*Your objective*.
Your task is to print the listing exactly as it stands.

------------------------------

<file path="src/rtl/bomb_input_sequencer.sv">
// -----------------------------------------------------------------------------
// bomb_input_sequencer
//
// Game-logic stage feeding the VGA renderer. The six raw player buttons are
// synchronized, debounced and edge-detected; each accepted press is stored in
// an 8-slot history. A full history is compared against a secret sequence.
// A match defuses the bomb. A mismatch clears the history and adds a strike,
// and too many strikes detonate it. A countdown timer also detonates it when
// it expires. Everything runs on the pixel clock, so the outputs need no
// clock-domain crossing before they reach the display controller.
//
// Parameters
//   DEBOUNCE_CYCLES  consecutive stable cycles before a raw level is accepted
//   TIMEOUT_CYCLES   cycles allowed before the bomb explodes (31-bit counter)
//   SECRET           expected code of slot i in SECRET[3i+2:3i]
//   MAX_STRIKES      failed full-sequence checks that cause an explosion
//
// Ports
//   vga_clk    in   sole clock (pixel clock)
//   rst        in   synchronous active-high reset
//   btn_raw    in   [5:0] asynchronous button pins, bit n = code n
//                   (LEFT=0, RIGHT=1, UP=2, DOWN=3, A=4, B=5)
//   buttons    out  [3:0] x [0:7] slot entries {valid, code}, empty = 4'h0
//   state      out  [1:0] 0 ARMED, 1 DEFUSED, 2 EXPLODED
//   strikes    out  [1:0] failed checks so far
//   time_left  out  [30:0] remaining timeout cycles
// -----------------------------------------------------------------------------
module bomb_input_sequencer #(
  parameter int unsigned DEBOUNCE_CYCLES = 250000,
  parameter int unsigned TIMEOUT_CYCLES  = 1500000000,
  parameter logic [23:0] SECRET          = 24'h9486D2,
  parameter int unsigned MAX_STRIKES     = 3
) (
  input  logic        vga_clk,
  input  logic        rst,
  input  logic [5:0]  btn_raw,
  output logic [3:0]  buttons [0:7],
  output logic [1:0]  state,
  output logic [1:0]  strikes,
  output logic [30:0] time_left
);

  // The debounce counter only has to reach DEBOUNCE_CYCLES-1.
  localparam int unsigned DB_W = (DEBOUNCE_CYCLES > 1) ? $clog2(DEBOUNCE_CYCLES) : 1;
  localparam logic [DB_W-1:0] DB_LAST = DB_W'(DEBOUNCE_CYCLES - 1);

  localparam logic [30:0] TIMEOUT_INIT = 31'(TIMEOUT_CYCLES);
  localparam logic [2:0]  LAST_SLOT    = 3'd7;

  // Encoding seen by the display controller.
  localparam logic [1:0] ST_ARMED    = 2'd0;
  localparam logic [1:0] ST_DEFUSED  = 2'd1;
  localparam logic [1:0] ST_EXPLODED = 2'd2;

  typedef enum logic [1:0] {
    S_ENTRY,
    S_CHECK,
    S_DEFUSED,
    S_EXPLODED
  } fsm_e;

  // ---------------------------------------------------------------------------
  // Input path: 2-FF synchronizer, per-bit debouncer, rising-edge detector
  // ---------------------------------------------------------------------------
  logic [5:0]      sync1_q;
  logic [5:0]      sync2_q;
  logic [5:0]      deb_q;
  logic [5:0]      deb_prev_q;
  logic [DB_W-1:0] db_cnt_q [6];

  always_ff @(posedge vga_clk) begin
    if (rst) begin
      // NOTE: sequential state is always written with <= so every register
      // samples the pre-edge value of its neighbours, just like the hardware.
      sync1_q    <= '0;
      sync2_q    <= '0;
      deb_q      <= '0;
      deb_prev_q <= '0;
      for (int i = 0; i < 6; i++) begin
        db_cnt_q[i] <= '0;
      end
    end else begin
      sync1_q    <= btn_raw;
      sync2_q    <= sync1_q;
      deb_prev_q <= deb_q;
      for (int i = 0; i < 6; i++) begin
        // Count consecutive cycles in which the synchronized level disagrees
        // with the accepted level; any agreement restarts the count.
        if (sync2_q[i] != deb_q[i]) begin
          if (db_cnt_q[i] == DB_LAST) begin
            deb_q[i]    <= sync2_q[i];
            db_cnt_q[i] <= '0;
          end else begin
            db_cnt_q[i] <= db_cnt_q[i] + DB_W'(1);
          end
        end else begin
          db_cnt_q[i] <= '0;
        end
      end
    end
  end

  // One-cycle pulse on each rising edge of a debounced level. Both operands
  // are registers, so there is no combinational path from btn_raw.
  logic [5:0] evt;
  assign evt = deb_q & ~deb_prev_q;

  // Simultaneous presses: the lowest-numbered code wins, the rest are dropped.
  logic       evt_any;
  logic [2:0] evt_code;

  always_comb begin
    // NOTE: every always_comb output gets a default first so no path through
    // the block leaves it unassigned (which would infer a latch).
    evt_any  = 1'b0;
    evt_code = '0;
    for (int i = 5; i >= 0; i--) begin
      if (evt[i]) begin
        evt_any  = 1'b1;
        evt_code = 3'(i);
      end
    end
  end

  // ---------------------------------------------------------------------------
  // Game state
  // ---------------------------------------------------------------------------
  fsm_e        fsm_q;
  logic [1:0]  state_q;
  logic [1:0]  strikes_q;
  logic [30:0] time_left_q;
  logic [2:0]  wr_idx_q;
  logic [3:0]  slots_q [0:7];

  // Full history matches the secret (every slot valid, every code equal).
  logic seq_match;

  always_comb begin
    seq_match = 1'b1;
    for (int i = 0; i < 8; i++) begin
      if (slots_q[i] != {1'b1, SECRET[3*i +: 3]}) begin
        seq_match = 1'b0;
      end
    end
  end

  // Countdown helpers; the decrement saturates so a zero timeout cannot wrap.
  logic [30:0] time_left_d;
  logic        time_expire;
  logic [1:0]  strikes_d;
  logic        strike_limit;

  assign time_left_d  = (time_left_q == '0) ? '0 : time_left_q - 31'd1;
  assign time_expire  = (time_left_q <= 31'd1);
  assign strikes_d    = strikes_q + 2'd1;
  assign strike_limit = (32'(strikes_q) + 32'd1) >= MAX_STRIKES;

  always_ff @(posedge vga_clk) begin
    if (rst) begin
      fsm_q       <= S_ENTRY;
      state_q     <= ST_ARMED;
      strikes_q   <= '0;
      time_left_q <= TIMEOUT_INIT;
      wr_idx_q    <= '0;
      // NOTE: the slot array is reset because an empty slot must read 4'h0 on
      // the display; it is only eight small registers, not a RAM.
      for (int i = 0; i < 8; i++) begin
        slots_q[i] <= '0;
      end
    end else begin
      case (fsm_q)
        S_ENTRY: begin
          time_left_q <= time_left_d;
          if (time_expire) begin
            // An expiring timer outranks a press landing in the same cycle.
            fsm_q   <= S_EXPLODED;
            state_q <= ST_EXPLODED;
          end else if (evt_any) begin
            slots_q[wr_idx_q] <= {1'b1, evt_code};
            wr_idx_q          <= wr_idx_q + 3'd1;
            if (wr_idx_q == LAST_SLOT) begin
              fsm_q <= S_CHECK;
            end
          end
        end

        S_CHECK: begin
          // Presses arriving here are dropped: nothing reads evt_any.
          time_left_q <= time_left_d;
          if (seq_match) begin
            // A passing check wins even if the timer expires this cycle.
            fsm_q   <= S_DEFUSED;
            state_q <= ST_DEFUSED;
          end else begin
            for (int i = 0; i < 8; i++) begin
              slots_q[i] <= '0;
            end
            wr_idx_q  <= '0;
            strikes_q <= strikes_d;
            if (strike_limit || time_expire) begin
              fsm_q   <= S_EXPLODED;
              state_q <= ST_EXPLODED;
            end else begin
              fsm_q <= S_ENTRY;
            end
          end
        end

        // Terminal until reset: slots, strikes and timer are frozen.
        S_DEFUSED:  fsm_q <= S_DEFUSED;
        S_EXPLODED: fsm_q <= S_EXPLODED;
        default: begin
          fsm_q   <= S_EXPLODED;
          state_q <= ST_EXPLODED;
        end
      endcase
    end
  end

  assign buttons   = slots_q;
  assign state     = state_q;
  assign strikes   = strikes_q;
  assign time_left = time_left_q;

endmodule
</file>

------------------------------

*Task response*.
<file path="src/rtl/bomb_input_sequencer.sv">
// -----------------------------------------------------------------------------
// bomb_input_sequencer
//
// Game-logic stage feeding the VGA renderer. The six raw player buttons are
// synchronized, debounced and edge-detected; each accepted press is stored in
// an 8-slot history. A full history is compared against a secret sequence.
// A match defuses the bomb. A mismatch clears the history and adds a strike,
// and too many strikes detonate it. A countdown timer also detonates it when
// it expires. Everything runs on the pixel clock, so the outputs need no
// clock-domain crossing before they reach the display controller.
//
// Parameters
//   DEBOUNCE_CYCLES  consecutive stable cycles before a raw level is accepted
//   TIMEOUT_CYCLES   cycles allowed before the bomb explodes (31-bit counter)
//   SECRET           expected code of slot i in SECRET[3i+2:3i]
//   MAX_STRIKES      failed full-sequence checks that cause an explosion
//
// Ports
//   vga_clk    in   sole clock (pixel clock)
//   rst        in   synchronous active-high reset
//   btn_raw    in   [5:0] asynchronous button pins, bit n = code n
//                   (LEFT=0, RIGHT=1, UP=2, DOWN=3, A=4, B=5)
//   buttons    out  [3:0] x [0:7] slot entries {valid, code}, empty = 4'h0
//   state      out  [1:0] 0 ARMED, 1 DEFUSED, 2 EXPLODED
//   strikes    out  [1:0] failed checks so far
//   time_left  out  [30:0] remaining timeout cycles
// -----------------------------------------------------------------------------
module bomb_input_sequencer #(
  parameter int unsigned DEBOUNCE_CYCLES = 250000,
  parameter int unsigned TIMEOUT_CYCLES  = 1500000000,
  parameter logic [23:0] SECRET          = 24'h9486D2,
  parameter int unsigned MAX_STRIKES     = 3
) (
  input  logic        vga_clk,
  input  logic        rst,
  input  logic [5:0]  btn_raw,
  output logic [3:0]  buttons [0:7],
  output logic [1:0]  state,
  output logic [1:0]  strikes,
  output logic [30:0] time_left
);

  // The debounce counter only has to reach DEBOUNCE_CYCLES-1.
  localparam int unsigned DB_W = (DEBOUNCE_CYCLES > 1) ? $clog2(DEBOUNCE_CYCLES) : 1;
  localparam logic [DB_W-1:0] DB_LAST = DB_W'(DEBOUNCE_CYCLES - 1);

  localparam logic [30:0] TIMEOUT_INIT = 31'(TIMEOUT_CYCLES);
  localparam logic [2:0]  LAST_SLOT    = 3'd7;

  // Encoding seen by the display controller.
  localparam logic [1:0] ST_ARMED    = 2'd0;
  localparam logic [1:0] ST_DEFUSED  = 2'd1;
  localparam logic [1:0] ST_EXPLODED = 2'd2;

  typedef enum logic [1:0] {
    S_ENTRY,
    S_CHECK,
    S_DEFUSED,
    S_EXPLODED
  } fsm_e;

  // ---------------------------------------------------------------------------
  // Input path: 2-FF synchronizer, per-bit debouncer, rising-edge detector
  // ---------------------------------------------------------------------------
  logic [5:0]      sync1_q;
  logic [5:0]      sync2_q;
  logic [5:0]      deb_q;
  logic [5:0]      deb_prev_q;
  logic [DB_W-1:0] db_cnt_q [6];

  always_ff @(posedge vga_clk) begin
    if (rst) begin
      // NOTE: sequential state is always written with <= so every register
      // samples the pre-edge value of its neighbours, just like the hardware.
      sync1_q    <= '0;
      sync2_q    <= '0;
      deb_q      <= '0;
      deb_prev_q <= '0;
      for (int i = 0; i < 6; i++) begin
        db_cnt_q[i] <= '0;
      end
    end else begin
      sync1_q    <= btn_raw;
      sync2_q    <= sync1_q;
      deb_prev_q <= deb_q;
      for (int i = 0; i < 6; i++) begin
        // Count consecutive cycles in which the synchronized level disagrees
        // with the accepted level; any agreement restarts the count.
        if (sync2_q[i] != deb_q[i]) begin
          if (db_cnt_q[i] == DB_LAST) begin
            deb_q[i]    <= sync2_q[i];
            db_cnt_q[i] <= '0;
          end else begin
            db_cnt_q[i] <= db_cnt_q[i] + DB_W'(1);
          end
        end else begin
          db_cnt_q[i] <= '0;
        end
      end
    end
  end

  // One-cycle pulse on each rising edge of a debounced level. Both operands
  // are registers, so there is no combinational path from btn_raw.
  logic [5:0] evt;
  assign evt = deb_q & ~deb_prev_q;

  // Simultaneous presses: the lowest-numbered code wins, the rest are dropped.
  logic       evt_any;
  logic [2:0] evt_code;

  always_comb begin
    // NOTE: every always_comb output gets a default first so no path through
    // the block leaves it unassigned (which would infer a latch).
    evt_any  = 1'b0;
    evt_code = '0;
    for (int i = 5; i >= 0; i--) begin
      if (evt[i]) begin
        evt_any  = 1'b1;
        evt_code = 3'(i);
      end
    end
  end

  // ---------------------------------------------------------------------------
  // Game state
  // ---------------------------------------------------------------------------
  fsm_e        fsm_q;
  logic [1:0]  state_q;
  logic [1:0]  strikes_q;
  logic [30:0] time_left_q;
  logic [2:0]  wr_idx_q;
  logic [3:0]  slots_q [0:7];

  // Full history matches the secret (every slot valid, every code equal).
  logic seq_match;

  always_comb begin
    seq_match = 1'b1;
    for (int i = 0; i < 8; i++) begin
      if (slots_q[i] != {1'b1, SECRET[3*i +: 3]}) begin
        seq_match = 1'b0;
      end
    end
  end

  // Countdown helpers; the decrement saturates so a zero timeout cannot wrap.
  logic [30:0] time_left_d;
  logic        time_expire;
  logic [1:0]  strikes_d;
  logic        strike_limit;

  assign time_left_d  = (time_left_q == '0) ? '0 : time_left_q - 31'd1;
  assign time_expire  = (time_left_q <= 31'd1);
  assign strikes_d    = strikes_q + 2'd1;
  assign strike_limit = (32'(strikes_q) + 32'd1) >= MAX_STRIKES;

  always_ff @(posedge vga_clk) begin
    if (rst) begin
      fsm_q       <= S_ENTRY;
      state_q     <= ST_ARMED;
      strikes_q   <= '0;
      time_left_q <= TIMEOUT_INIT;
      wr_idx_q    <= '0;
      // NOTE: the slot array is reset because an empty slot must read 4'h0 on
      // the display; it is only eight small registers, not a RAM.
      for (int i = 0; i < 8; i++) begin
        slots_q[i] <= '0;
      end
    end else begin
      case (fsm_q)
        S_ENTRY: begin
          time_left_q <= time_left_d;
          if (time_expire) begin
            // An expiring timer outranks a press landing in the same cycle.
            fsm_q   <= S_EXPLODED;
            state_q <= ST_EXPLODED;
          end else if (evt_any) begin
            slots_q[wr_idx_q] <= {1'b1, evt_code};
            wr_idx_q          <= wr_idx_q + 3'd1;
            if (wr_idx_q == LAST_SLOT) begin
              fsm_q <= S_CHECK;
            end
          end
        end

        S_CHECK: begin
          // Presses arriving here are dropped: nothing reads evt_any.
          time_left_q <= time_left_d;
          if (seq_match) begin
            // A passing check wins even if the timer expires this cycle.
            fsm_q   <= S_DEFUSED;
            state_q <= ST_DEFUSED;
          end else begin
            for (int i = 0; i < 8; i++) begin
              slots_q[i] <= '0;
            end
            wr_idx_q  <= '0;
            strikes_q <= strikes_d;
            if (strike_limit || time_expire) begin
              fsm_q   <= S_EXPLODED;
              state_q <= ST_EXPLODED;
            end else begin
              fsm_q <= S_ENTRY;
            end
          end
        end

        // Terminal until reset: slots, strikes and timer are frozen.
        S_DEFUSED:  fsm_q <= S_DEFUSED;
        S_EXPLODED: fsm_q <= S_EXPLODED;
        default: begin
          fsm_q   <= S_EXPLODED;
          state_q <= ST_EXPLODED;
        end
      endcase
    end
  end

  assign buttons   = slots_q;
  assign state     = state_q;
  assign strikes   = strikes_q;
  assign time_left = time_left_q;

endmodule
</file>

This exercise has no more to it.